Please return every line in the entries below with the word "hardly" in it.

▶ _DATA SUPPLIED_:
----
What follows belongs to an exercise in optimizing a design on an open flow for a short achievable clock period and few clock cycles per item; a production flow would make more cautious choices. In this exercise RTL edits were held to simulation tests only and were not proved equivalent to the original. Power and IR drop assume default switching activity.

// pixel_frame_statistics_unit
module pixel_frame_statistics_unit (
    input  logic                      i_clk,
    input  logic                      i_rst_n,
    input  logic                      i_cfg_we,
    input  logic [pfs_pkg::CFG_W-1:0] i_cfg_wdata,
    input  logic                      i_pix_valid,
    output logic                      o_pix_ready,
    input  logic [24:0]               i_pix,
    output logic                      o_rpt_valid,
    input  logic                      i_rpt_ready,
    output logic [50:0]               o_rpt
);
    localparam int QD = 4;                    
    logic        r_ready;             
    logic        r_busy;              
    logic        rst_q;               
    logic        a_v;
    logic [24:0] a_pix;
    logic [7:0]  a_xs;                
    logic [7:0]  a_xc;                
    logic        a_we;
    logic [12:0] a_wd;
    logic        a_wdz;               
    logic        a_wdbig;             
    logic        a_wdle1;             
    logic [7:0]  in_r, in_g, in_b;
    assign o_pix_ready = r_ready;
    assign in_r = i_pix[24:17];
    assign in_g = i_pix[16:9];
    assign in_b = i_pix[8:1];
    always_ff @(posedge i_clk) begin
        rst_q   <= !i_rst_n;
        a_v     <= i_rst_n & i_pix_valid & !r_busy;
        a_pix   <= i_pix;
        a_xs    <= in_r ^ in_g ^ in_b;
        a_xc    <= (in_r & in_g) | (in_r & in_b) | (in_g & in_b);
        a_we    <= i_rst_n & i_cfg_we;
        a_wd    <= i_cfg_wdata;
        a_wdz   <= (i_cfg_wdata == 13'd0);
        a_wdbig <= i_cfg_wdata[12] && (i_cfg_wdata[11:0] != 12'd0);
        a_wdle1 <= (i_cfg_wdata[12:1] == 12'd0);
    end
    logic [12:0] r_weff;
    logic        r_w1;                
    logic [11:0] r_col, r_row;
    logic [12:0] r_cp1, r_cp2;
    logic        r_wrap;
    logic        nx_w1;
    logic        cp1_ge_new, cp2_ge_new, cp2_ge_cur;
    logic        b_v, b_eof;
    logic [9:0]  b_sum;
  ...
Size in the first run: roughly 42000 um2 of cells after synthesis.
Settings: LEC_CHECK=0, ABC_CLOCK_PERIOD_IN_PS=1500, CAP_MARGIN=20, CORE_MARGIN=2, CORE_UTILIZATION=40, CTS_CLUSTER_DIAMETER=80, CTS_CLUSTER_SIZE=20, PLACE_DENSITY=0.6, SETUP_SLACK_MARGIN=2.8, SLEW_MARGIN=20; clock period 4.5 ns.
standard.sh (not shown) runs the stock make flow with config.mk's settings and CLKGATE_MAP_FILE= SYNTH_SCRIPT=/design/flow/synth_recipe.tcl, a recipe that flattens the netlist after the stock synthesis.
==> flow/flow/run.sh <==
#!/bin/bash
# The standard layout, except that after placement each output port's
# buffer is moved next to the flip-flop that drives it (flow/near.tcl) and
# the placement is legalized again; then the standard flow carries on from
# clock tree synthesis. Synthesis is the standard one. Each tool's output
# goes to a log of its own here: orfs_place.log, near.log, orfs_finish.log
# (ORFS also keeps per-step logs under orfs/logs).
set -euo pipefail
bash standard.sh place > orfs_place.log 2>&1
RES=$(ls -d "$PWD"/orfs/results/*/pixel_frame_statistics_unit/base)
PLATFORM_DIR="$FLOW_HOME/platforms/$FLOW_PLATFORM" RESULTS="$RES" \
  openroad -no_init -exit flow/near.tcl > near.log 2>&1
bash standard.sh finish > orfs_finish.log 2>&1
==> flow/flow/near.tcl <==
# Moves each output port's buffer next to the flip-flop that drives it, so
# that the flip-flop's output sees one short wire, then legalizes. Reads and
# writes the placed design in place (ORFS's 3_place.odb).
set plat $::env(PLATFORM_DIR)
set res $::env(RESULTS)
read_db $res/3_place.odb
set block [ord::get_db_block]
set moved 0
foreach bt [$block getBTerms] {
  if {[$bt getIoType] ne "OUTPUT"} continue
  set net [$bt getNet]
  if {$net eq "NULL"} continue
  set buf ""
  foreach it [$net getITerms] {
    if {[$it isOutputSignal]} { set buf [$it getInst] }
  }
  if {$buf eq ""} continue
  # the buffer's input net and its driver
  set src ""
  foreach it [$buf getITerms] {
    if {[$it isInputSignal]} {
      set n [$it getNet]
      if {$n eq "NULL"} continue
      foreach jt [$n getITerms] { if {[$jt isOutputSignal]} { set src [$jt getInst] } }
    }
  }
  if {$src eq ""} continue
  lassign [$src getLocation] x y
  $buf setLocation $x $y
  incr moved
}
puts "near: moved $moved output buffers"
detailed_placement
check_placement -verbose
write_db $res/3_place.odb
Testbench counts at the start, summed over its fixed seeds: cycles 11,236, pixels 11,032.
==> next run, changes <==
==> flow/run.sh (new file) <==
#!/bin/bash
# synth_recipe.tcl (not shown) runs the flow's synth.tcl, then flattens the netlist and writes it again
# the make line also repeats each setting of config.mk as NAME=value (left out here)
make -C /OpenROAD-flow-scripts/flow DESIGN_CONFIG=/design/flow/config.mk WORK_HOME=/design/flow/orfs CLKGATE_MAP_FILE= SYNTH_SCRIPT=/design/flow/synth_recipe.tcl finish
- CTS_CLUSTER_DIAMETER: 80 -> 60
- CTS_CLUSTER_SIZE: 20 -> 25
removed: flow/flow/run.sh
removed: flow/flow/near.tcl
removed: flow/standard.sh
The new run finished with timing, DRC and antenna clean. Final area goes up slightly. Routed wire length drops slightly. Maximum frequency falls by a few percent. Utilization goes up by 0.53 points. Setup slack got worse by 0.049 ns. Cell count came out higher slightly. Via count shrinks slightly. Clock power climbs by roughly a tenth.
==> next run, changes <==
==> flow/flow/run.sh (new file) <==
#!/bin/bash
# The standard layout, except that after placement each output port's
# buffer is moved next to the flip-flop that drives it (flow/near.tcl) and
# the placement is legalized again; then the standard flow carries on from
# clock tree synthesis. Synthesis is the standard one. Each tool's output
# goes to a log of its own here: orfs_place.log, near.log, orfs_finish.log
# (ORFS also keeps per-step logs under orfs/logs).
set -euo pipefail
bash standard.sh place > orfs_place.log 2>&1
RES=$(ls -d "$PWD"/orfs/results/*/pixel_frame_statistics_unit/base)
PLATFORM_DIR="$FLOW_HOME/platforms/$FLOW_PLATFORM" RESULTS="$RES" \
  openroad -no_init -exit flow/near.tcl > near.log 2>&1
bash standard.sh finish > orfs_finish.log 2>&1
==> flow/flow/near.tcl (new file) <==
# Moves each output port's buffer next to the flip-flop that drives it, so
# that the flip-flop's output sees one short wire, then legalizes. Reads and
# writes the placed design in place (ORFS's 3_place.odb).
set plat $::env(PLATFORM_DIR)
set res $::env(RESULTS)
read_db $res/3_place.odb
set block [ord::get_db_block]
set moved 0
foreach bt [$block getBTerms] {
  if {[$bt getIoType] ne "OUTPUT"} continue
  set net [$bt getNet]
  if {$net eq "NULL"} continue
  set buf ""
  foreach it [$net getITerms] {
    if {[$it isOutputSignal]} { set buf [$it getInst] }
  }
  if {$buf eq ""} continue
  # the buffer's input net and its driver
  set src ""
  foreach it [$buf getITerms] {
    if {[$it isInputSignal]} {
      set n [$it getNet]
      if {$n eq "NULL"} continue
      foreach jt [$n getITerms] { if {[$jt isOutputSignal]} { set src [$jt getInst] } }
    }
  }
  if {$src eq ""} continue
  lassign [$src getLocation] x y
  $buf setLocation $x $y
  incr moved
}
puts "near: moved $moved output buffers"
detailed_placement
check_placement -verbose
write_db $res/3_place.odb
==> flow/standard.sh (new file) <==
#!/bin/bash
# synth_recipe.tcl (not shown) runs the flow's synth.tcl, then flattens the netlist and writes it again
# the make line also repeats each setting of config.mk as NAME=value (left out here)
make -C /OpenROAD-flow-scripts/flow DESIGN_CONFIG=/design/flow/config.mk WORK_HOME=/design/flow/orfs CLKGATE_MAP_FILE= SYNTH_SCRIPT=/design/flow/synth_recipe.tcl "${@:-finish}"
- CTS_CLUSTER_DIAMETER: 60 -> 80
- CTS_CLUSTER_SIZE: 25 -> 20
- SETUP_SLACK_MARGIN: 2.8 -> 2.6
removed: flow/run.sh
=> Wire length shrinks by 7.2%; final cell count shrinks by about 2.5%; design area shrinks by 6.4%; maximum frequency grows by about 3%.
----
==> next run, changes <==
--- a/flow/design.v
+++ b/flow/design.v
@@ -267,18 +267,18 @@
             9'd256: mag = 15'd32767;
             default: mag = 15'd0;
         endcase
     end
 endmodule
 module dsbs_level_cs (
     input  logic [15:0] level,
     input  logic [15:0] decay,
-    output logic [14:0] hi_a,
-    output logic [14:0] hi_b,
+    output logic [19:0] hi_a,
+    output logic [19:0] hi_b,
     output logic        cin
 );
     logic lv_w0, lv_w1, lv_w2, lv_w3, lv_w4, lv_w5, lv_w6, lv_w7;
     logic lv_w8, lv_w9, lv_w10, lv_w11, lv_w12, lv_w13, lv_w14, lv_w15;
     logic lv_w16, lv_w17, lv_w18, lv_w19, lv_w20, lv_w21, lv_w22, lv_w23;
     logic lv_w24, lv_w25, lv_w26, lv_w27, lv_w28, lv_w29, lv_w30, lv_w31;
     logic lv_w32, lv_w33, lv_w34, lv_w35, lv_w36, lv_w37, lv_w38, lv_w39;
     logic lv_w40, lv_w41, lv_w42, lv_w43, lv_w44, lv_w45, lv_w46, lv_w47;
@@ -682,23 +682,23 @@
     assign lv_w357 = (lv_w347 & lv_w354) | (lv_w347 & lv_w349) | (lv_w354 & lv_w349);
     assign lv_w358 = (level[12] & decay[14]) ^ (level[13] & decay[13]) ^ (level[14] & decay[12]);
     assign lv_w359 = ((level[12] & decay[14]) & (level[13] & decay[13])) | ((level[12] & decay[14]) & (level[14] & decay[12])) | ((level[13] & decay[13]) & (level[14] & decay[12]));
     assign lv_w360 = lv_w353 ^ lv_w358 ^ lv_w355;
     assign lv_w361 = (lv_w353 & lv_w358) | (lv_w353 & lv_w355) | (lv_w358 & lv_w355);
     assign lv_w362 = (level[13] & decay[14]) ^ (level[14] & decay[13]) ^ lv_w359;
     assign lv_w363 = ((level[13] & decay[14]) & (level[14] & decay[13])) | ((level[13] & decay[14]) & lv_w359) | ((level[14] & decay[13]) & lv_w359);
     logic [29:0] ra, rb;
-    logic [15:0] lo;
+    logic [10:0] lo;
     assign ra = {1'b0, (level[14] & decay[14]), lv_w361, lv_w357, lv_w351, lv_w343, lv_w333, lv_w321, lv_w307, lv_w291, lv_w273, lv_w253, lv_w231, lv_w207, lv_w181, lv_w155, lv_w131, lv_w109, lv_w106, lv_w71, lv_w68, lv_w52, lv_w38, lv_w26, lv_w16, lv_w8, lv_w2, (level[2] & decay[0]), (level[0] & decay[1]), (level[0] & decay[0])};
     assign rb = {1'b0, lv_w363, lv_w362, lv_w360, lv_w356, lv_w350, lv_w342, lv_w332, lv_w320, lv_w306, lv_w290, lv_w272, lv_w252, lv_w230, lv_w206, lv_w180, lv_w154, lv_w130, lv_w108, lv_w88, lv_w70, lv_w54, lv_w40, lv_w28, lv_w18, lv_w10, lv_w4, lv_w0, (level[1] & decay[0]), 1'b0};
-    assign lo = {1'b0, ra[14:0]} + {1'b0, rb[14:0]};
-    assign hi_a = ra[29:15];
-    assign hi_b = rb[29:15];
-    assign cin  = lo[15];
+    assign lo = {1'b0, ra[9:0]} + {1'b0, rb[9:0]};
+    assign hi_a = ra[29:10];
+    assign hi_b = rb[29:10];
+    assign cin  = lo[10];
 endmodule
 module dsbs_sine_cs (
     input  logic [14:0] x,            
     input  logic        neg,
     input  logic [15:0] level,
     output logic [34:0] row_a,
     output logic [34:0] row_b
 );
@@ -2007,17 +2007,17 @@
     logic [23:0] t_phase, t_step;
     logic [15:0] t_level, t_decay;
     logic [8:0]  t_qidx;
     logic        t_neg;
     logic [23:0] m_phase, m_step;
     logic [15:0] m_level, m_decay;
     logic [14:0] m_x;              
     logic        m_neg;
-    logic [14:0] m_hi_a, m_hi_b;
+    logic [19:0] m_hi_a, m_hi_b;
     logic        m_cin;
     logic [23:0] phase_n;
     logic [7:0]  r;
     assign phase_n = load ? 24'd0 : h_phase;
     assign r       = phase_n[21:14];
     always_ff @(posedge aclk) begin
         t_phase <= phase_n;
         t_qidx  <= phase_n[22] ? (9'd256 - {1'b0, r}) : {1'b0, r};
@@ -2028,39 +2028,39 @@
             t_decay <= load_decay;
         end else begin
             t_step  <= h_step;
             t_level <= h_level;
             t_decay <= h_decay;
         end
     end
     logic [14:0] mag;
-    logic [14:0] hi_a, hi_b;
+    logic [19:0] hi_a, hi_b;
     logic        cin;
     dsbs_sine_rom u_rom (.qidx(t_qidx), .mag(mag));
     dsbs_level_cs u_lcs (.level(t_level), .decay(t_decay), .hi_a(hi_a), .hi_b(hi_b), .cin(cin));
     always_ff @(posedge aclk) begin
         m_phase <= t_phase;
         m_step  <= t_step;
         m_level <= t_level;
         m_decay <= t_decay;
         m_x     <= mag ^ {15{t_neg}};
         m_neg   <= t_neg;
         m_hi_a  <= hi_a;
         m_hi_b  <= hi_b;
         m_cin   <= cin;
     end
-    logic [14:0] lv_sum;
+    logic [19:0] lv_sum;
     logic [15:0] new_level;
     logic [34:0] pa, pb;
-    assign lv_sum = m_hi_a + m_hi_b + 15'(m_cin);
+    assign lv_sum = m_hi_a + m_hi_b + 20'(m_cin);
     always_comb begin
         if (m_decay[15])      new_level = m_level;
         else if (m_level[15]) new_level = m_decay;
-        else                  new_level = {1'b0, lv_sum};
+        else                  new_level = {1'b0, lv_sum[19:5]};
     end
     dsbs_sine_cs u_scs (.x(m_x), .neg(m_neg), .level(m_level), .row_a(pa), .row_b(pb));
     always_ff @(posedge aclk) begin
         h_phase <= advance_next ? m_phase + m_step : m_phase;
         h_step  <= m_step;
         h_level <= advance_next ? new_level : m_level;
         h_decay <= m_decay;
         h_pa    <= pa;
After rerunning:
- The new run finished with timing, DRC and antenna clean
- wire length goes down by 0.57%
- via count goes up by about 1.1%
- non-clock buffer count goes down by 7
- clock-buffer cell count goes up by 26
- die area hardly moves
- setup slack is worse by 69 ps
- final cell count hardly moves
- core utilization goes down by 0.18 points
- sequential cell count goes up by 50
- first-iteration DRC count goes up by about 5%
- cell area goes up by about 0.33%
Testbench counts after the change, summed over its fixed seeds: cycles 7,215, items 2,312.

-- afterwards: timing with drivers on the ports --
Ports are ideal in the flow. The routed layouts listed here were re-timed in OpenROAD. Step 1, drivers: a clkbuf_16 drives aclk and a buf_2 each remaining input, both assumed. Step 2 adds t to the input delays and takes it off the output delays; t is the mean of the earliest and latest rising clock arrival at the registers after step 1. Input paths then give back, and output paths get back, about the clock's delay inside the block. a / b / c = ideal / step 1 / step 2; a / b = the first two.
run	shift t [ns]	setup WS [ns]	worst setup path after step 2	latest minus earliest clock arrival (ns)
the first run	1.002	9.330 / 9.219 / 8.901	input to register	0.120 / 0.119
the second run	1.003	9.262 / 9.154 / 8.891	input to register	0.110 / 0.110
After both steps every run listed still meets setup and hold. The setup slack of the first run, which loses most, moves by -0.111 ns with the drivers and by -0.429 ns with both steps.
----
▶ _RESPONSE AREA_:
- die area hardly moves
- final cell count hardly moves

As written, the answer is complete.